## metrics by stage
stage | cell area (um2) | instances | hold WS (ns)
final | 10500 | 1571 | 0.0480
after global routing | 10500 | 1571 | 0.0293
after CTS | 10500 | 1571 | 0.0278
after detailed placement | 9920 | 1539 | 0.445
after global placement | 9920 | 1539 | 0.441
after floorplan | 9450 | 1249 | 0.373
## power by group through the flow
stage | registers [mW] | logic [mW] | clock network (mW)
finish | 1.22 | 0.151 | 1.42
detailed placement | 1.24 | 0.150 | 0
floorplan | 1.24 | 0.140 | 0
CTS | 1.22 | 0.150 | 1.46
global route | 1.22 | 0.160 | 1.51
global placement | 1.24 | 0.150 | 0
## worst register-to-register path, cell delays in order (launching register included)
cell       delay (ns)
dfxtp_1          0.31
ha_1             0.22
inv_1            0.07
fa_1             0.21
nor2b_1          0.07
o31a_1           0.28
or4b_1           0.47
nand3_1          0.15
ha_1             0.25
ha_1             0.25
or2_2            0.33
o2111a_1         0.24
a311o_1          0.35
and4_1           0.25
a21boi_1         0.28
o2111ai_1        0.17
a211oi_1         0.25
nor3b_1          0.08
$ cat config.mk
export PLATFORM = sky130hd
export DESIGN_NAME = pc_fetch_seq
export DESIGN_NICKNAME = d
export VERILOG_FILES = /design/src/rtl/cpu_pkg.sv /design/src/rtl/pc_redirect_sel.sv /design/src/rtl/pc_fetch_seq.sv
export SDC_FILE = /design/constraint.sdc
export NUM_CORES = 1
export LEC_CHECK = 0
export BUFFER_PORTS_ARGS = -buffer_cell sky130_fd_sc_hd__buf_2
export CORE_ASPECT_RATIO = 0.7
export CORE_UTILIZATION = 45
export CTS_CLUSTER_SIZE = 30
export DETAILED_ROUTE_END_ITERATION = 16
export PLACE_DENSITY = 0.76
export SYNTH_ARGS = -nofsm -noshare
export SYNTH_HDL_FRONTEND = slang
export SYNTH_SLANG_ARGS = --single-unit
$ cat constraint.sdc
create_clock -name clk -period 6.1 [get_ports clk]
set_input_delay 0.61 -clock clk [delete_from_list [all_inputs] [get_ports clk]]
set_output_delay 0.61 -clock clk [all_outputs]
set_load 0.005 [all_outputs]
$ cat src/rtl/cpu_pkg.sv
// Shared CPU front-end definitions: default reset/exception addresses, the fetch
// sequencer state encoding and a small PC arithmetic helper.
package cpu_pkg;

  localparam logic [31:0] RESET_PC_DEF   = 32'h0000_3000;
  localparam logic [31:0] EXC_VECTOR_DEF = 32'h0000_4180;

  typedef enum logic [1:0] {
    S_BOOT = 2'd0,
    S_REQ  = 2'd1,
    S_DROP = 2'd2,
    S_HOLD = 2'd3
  } fetch_state_e;

  function automatic logic [31:0] pc_plus4(input logic [31:0] pc);
    return pc + 32'd4;
  endfunction

endpackage
`config.mk`:
```
export PLATFORM = sky130hd
export DESIGN_NAME = truth_table_sweeper
export DESIGN_NICKNAME = d
export VERILOG_FILES = /design/src/rtl/truth_table_sweeper.sv
export SDC_FILE = /design/constraint.sdc
export NUM_CORES = 1
export LEC_CHECK = 0
export CORE_AREA = 3 3 64 66
export CTS_CLUSTER_DIAMETER = 30
export DETAILED_ROUTE_END_ITERATION = 10
export DIE_AREA = 0 0 67 69
export GPL_TIMING_DRIVEN = 0
export MAX_ROUTING_LAYER = met4
export PLACE_DENSITY = 0.77
export SLEW_MARGIN = 10
export SYNTH_ARGS = -nofsm -noshare
export SYNTH_HDL_FRONTEND = slang
export SYNTH_SLANG_ARGS = --single-unit
export TNS_END_PERCENT = 1
```
`constraint.sdc`:
```
create_clock -name clk -period 2.22 [get_ports clk]
set_input_delay 0.666 -clock clk [delete_from_list [all_inputs] [get_ports clk]]
set_output_delay 0.666 -clock clk [all_outputs]
set_load 0.01 [all_outputs]
```
`src/rtl/truth_table_sweeper.sv`:
```
// rtl/truth_table_sweeper.sv - drives all 8 input combinations of a 3-input gate circuit and captures its truth table
module truth_table_sweeper #(
    parameter int unsigned SETTLE_CYCLES = 8,
    parameter logic [7:0]  EXPECTED      = 8'h78
) (
    input  logic       clk,
    input  logic       rst_n,
    input  logic       start,
    input  logic       abort,
    input  logic       dut_out,
    output logic       dut_in1,
    output logic       dut_in2,
    output logic       dut_in3,
    output logic       busy,
    output logic       done,
    output logic [7:0] table_out,
    output logic [7:0] unstable,
    output logic       match,
    output logic       aborted
);

    typedef enum logic [1:0] {
        IDLE  = 2'd0,
        APPLY = 2'd1,
        DONE  = 2'd2
    } state_t;

    localparam logic [7:0] CNT_FIRST = 8'(SETTLE_CYCLES - 2);
    localparam logic [7:0] CNT_LAST  = 8'(SETTLE_CYCLES - 1);

    state_t     state;
    state_t     state_next;
    logic [2:0] idx;
    logic [7:0] cnt;
    logic       sync_meta;
    logic       sync;
    logic       s0;
    logic       at_last;
    logic [7:0] sel;
    logic [7:0] table_wr;
    logic [7:0] unstable_wr;

    // idx is held at 0 outside APPLY, so it can drive the circuit inputs directly
    assign {dut_in1, dut_in2, dut_in3} = idx;
    assign busy    = (state == APPLY);
    assign done    = (state == DONE);
    assign at_last = (cnt == CNT_LAST);

    // two-flop synchronizer for the circuit output, which has no relation to clk
    always_ff @(posedge clk or negedge rst_n) begin
        if (!rst_n) begin
            sync_meta <= 1'b0;
            sync      <= 1'b0;
        end else begin
            sync_meta <= dut_out;
            sync      <= sync_meta;
        end
    end

    // state register
    always_ff @(posedge clk or negedge rst_n) begin
        if (!rst_n) begin
            state <= IDLE;
        end else begin
            state <= state_next;
        end
    end

    // next state plus the merged result words for the current combination (index 0 lands in the MSB)
    always_comb begin
        state_next  = state;
        sel         = 8'h80 >> idx;
        table_wr    = (table_out & ~sel) | (sync ? sel : 8'h00);
        unstable_wr = (unstable & ~sel) | ((sync != s0) ? sel : 8'h00);
        case (state)
            IDLE: begin
                if (start) begin
                    state_next = APPLY;
                end
            end
            APPLY: begin
                if (abort) begin
                    state_next = IDLE;
                end else if (at_last && (idx == 3'd7)) begin
                    state_next = DONE;
                end
            end
            DONE: begin
                state_next = IDLE;
            end
            default: begin
                state_next = IDLE;
            end
        endcase
    end

    // sweep counters, sampling and result registers; abort wins over a sample in the same cycle
    always_ff @(posedge clk or negedge rst_n) begin
        if (!rst_n) begin
            idx       <= 3'd0;
            cnt       <= 8'd0;
            s0        <= 1'b0;
            table_out <= 8'h00;
            unstable  <= 8'h00;
            match     <= 1'b0;
            aborted   <= 1'b0;
        end else begin
            case (state)
                IDLE: begin
                    if (start) begin
                        idx       <= 3'd0;
                        cnt       <= 8'd0;
                        table_out <= 8'h00;
                        unstable  <= 8'h00;
                        match     <= 1'b0;
                        aborted   <= 1'b0;
                    end
                end
                APPLY: begin
                    if (abort) begin
                        idx     <= 3'd0;
                        cnt     <= 8'd0;
                        aborted <= 1'b1;
                        match   <= 1'b0;
                    end else begin
                        cnt <= cnt + 8'd1;
                        if (cnt == CNT_FIRST) begin
                            s0 <= sync;
                        end
                        if (at_last) begin
                            table_out <= table_wr;
                            unstable  <= unstable_wr;
                            cnt       <= 8'd0;
                            if (idx == 3'd7) begin
                                // return the inputs to 000 for DONE and publish match with done
                                idx   <= 3'd0;
                                match <= (table_wr == EXPECTED) && (unstable_wr == 8'h00);
                            end else begin
                                idx <= idx + 3'd1;
                            end
                        end
                    end
                end
                default: begin
                end
            endcase
        end
    end

endmodule
```
==> flow_summary.yaml <==
critical_path:
  r2r_slack_ns: 0.16
  worstPathCellList: "dlygate4sd2_1 > or3b_1 > buf_6 > o41ai_4 > buf_4 > o21ai_1 > a32o_1"
  path_delay_family: "buffers and inverters"
  r2r.worst_path.cells: 5
  start_kind: "input port"
  critPathKind: "in -> reg"
  reg2reg_to: "idx[0]"
  cp.buffers_inverters: 3
  max_stage_delay_ns: 0.37
  slowest_stage: "or3b_1"
  r2r-start: "cnt[3]"
  crit_arrival_ns: 2.27
  crit_fanout: 10
  cp.required_ns: 2.39
  endpoint_kind: "register"
outcome:
  status: "completed"
cells_and_area:
  post-route-util_pct: 65.8
  drive_above_1_share_pct: 12.3
  final_common_cell: "dfrtp_1"
  mostFrequentLayoutCells: "dfrtp_1, nand2_1, clkdlybuf4s50_1, o21ai_1, nor2_1"
  regArea_sq_um: 853
  nNetsFinal: 257
  fill_cells: 323
  stdcell_count: 292
  area_growth_syn_to_layout_pct: 24.8
  diodes: 0
  multi_input_area_sq_um: 1010
synth:
  yosys_register_bits: 34
  seq_area_frac_synth_pct: 44.4
  synth.distinct_cells: 47
  netlist_instances: 205
  synth_edf_count: 0
  synthArstFlopShare_pct: 100
  synth_area_sq_um: 1910
  synth_nets: 219
  synth_ff_type: "dfrtp_1"
  syn-mean-instance-area_sq_um: 9.34
  ys_warn_count: 0
detailed_routing:
  drt-total-wl_mm: 4.28
  drt-initial-drc-count: 135
  drtAntennaViolNets: 0
  post_drt_wl_per_cell_um: 14.7
  first_pass_iters: 4
  viasPerCell: 5.71
  drcViolationCount: 0
  vias: 1667
global_route:
  grt_antenna_before_repair: 0
  met3_usage_pct: 5.54
  grt_usage_pct: 21.0
  grt_pass1_vias: 1569
  grt_start_max_net_pins: 35
  grt_pass1_wl_mm: 7.29
  met2_usage_pct: 30.9
  globalRouteMet1Util_pct: 28.5
  busiest_layer: "met2"
  grt-ovfl-total: 0
min_path:
  holdPathStages: 0
  hold_start: "sync_meta"
  min_path_type: "reg -> reg"
  min_to: "sync"
placement:
  gp_congestion: 0.896
  dp_hpwl_mm: 3.03
  placed_cells: 280
  portBuffers: 27
timing:
  slew_headroom_pct: 51.1
  hold_violations: 0
  clock-skew-final_ns: 0.00226
  worst_pin_slew_ns: 0.733
  period_needed_ns: 2.10
  rsz0062_at_grt: "false"
  setup_viol: 0
  layout_worst_path_cycle_share_pct: 94.4
  finalMaxSlewViolations: 0
  max_freq_ghz: 0.477
die:
  start_util_pct: 52.7
  die_height_um: 69
  die_w_um: 67
  io_pins: 28
  placementRows: 22
  core_region_area_sq_um: 3630
  die-area_sq_um: 4620
cts:
  path_clk_slew_ns: 0.06
  numCtsBuffers: 5
  cts_buffer_depth: 2
  htree_levels: 2
  cts_hold_buf: 0
  numClockSinks: 34
  clk_latency_ns: 0.28
  root_buffer: "clkbuf_8"
  cts_tree: "done"
power:
  power.density_nw_per_um2: 597
  peakVddDrop_mv: 0.420
  cellLeakagePower_uw: 0.00102
job:
  maxCapViolCount: 0
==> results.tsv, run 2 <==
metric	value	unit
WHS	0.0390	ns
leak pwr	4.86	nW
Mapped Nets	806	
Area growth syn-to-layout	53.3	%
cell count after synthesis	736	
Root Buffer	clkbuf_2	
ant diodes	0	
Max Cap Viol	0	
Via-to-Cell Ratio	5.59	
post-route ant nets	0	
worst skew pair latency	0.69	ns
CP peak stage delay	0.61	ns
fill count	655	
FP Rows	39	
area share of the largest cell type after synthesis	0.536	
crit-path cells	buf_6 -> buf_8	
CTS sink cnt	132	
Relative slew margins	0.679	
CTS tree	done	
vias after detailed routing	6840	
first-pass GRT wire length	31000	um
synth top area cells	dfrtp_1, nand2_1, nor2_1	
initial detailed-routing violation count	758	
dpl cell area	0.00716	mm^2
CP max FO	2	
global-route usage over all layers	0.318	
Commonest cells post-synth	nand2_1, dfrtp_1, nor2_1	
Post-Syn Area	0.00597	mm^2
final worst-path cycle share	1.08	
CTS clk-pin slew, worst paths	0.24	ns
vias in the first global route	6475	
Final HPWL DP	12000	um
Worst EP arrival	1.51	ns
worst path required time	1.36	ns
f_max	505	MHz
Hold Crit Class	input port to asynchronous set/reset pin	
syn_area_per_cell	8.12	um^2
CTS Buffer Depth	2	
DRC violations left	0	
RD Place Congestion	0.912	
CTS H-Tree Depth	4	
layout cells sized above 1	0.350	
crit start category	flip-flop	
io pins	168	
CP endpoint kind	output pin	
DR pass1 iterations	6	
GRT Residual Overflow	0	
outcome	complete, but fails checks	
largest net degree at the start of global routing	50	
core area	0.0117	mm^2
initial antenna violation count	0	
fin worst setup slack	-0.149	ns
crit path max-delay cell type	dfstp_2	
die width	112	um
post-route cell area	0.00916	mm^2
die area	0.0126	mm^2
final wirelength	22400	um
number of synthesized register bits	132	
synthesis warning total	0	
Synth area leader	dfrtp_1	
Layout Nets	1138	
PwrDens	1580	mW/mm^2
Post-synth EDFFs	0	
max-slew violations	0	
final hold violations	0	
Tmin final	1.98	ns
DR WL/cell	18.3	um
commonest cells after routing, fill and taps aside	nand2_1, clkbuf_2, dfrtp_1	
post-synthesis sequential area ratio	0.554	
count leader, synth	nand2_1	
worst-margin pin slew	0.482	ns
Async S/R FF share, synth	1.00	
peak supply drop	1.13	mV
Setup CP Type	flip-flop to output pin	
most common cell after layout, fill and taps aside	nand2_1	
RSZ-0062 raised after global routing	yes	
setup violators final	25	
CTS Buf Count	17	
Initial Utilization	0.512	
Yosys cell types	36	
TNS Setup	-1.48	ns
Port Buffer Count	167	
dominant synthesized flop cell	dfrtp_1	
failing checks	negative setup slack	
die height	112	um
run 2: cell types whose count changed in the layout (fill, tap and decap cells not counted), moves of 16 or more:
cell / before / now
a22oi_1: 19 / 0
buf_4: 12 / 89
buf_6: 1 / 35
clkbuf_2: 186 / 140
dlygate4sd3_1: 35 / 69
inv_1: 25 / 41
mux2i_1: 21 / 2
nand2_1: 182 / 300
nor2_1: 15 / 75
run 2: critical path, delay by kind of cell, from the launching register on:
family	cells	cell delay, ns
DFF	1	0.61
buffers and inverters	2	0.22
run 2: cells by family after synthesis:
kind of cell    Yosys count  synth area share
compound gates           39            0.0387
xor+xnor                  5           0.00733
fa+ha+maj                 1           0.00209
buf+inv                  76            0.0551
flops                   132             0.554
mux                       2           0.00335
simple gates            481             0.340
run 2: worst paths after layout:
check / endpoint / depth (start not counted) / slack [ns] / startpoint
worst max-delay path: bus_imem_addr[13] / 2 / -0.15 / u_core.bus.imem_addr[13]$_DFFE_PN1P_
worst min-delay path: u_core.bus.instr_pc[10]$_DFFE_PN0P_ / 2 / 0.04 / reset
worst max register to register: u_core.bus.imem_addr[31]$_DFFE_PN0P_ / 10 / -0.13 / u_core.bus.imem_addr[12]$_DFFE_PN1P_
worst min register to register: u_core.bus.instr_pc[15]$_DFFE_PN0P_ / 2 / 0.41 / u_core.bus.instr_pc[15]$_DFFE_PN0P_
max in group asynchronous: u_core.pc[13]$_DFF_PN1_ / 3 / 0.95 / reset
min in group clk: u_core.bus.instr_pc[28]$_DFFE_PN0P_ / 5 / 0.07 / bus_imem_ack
==> src/rtl/cvbs_bt656_decoder.sv <==
// rtl/cvbs_bt656_decoder.sv - BT.656 byte stream to YC word decoder; define BT656_XY_CHECK_EN to enable XY protection checking
module cvbs_bt656_decoder #(
  parameter logic [11:0] MAX_CNT = 12'd4095
) (
  input  logic        vin_clk,
  input  logic        rst_n,
  input  logic [7:0]  bt656_data,
  output logic        vout_vs,
  output logic        vout_f,
  output logic        vout_de,
  output logic [15:0] vout_data,
  output logic [11:0] vout_width,
  output logic [11:0] vout_height,
  output logic        xy_err
);

  typedef enum logic [1:0] {
    SEARCH = 2'd0,
    PRE1   = 2'd1,
    PRE2   = 2'd2,
    XY     = 2'd3
  } state_t;

  state_t      state, state_nxt;
  logic [7:0]  d0;
  logic        active;
  logic        phase;
  logic [7:0]  c_lat;
  logic [11:0] word_cnt;
  logic [11:0] line_cnt;
  logic        xy_ok;
  logic        xy_bad;
  logic        xy_f, xy_v, xy_h;

  // Register the incoming byte; everything downstream decodes d0
  always_ff @(posedge vin_clk) begin
    if (!rst_n) d0 <= 8'h00;
    else        d0 <= bt656_data;
  end

  // Reference-code search state register
  always_ff @(posedge vin_clk) begin
    if (!rst_n) state <= SEARCH;
    else        state <= state_nxt;
  end

  // Walk the FF 00 00 XY preamble; an FF anywhere re-arms the search
  always_comb begin
    state_nxt = SEARCH;
    case (state)
      SEARCH:  state_nxt = SEARCH;
      PRE1:    state_nxt = (d0 == 8'h00) ? PRE2 : SEARCH;
      PRE2:    state_nxt = (d0 == 8'h00) ? XY : SEARCH;
      XY:      state_nxt = SEARCH;
      default: state_nxt = SEARCH;
    endcase
    if (d0 == 8'hFF) state_nxt = PRE1;
  end

  // Classify the byte in the XY slot as an accepted or rejected timing code
  always_comb begin
    xy_f = d0[6];
    xy_v = d0[5];
    xy_h = d0[4];
`ifdef BT656_XY_CHECK_EN
    xy_ok  = (state == XY) && d0[7] &&
             (d0[3] == (xy_v ^ xy_h)) && (d0[2] == (xy_f ^ xy_h)) &&
             (d0[1] == (xy_f ^ xy_v)) && (d0[0] == (xy_f ^ xy_v ^ xy_h));
    xy_bad = (state == XY) && !xy_ok;
`else
    xy_ok  = (state == XY);
    xy_bad = 1'b0;
`endif
  end

  // Video pairing, timing flags and line/field measurement
  always_ff @(posedge vin_clk) begin
    if (!rst_n) begin
      active      <= 1'b0;
      phase       <= 1'b0;
      c_lat       <= 8'h00;
      word_cnt    <= 12'd0;
      line_cnt    <= 12'd0;
      vout_vs     <= 1'b0;
      vout_f      <= 1'b0;
      vout_de     <= 1'b0;
      vout_data   <= 16'h0000;
      vout_width  <= 12'd0;
      vout_height <= 12'd0;
      xy_err      <= 1'b0;
    end else begin
      vout_de <= 1'b0;
      xy_err  <= xy_bad;

      if (active) begin
        if (!phase) begin
          // An FF where a chroma byte belongs is the start of EAV, never video
          if (d0 == 8'hFF) begin
            active <= 1'b0;
          end else begin
            c_lat <= d0;
            phase <= 1'b1;
          end
        end else begin
          vout_data <= {d0, c_lat};
          vout_de   <= 1'b1;
          phase     <= 1'b0;
          if (word_cnt != MAX_CNT) word_cnt <= word_cnt + 12'd1;
        end
      end

      if (xy_ok) begin
        vout_f  <= xy_f;
        vout_vs <= xy_v;
        if (!xy_h) begin
          // SAV: a repeated SAV simply restarts the line without measuring it
          active   <= !xy_v;
          phase    <= 1'b0;
          word_cnt <= 12'd0;
        end else begin
          // EAV: the word counter is cleared so blanking EAVs count no lines
          active   <= 1'b0;
          word_cnt <= 12'd0;
          if (word_cnt != 12'd0) begin
            vout_width <= word_cnt;
            if (line_cnt != MAX_CNT) line_cnt <= line_cnt + 12'd1;
          end
        end
        if (xy_v && !vout_vs && (line_cnt != 12'd0)) begin
          vout_height <= line_cnt;
          line_cnt    <= 12'd0;
        end
      end
    end
  end

endmodule
==> config.mk <==
export PLATFORM = sky130hd
export DESIGN_NAME = cvbs_bt656_decoder
export DESIGN_NICKNAME = d
export VERILOG_FILES = /design/src/rtl/cvbs_bt656_decoder.sv
export SDC_FILE = /design/constraint.sdc
export NUM_CORES = 1
export LEC_CHECK = 0
export CAP_MARGIN = 25
export CORE_MARGIN = 5
export CORE_UTILIZATION = 57
export DETAILED_ROUTE_END_ITERATION = 6
export PLACE_DENSITY = 0.92
export SLEW_MARGIN = 30
export SYNTH_ARGS = -nofsm -noshare
export SYNTH_HDL_FRONTEND = slang
export SYNTH_SLANG_ARGS = --single-unit
export TNS_END_PERCENT = 50
==> constraint.sdc <==
create_clock -name vin_clk -period 3.05 [get_ports vin_clk]
set_input_delay 0.4575 -clock vin_clk [delete_from_list [all_inputs] [get_ports vin_clk]]
set_output_delay 0.4575 -clock vin_clk [all_outputs]
set_load 0.03 [all_outputs]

• • • • • • •

> [PROMPT]:
Out of the material above, select every line that holds the string "flip".

> [TASK RESULT]:
crit start category	flip-flop	
Setup CP Type	flip-flop to output pin	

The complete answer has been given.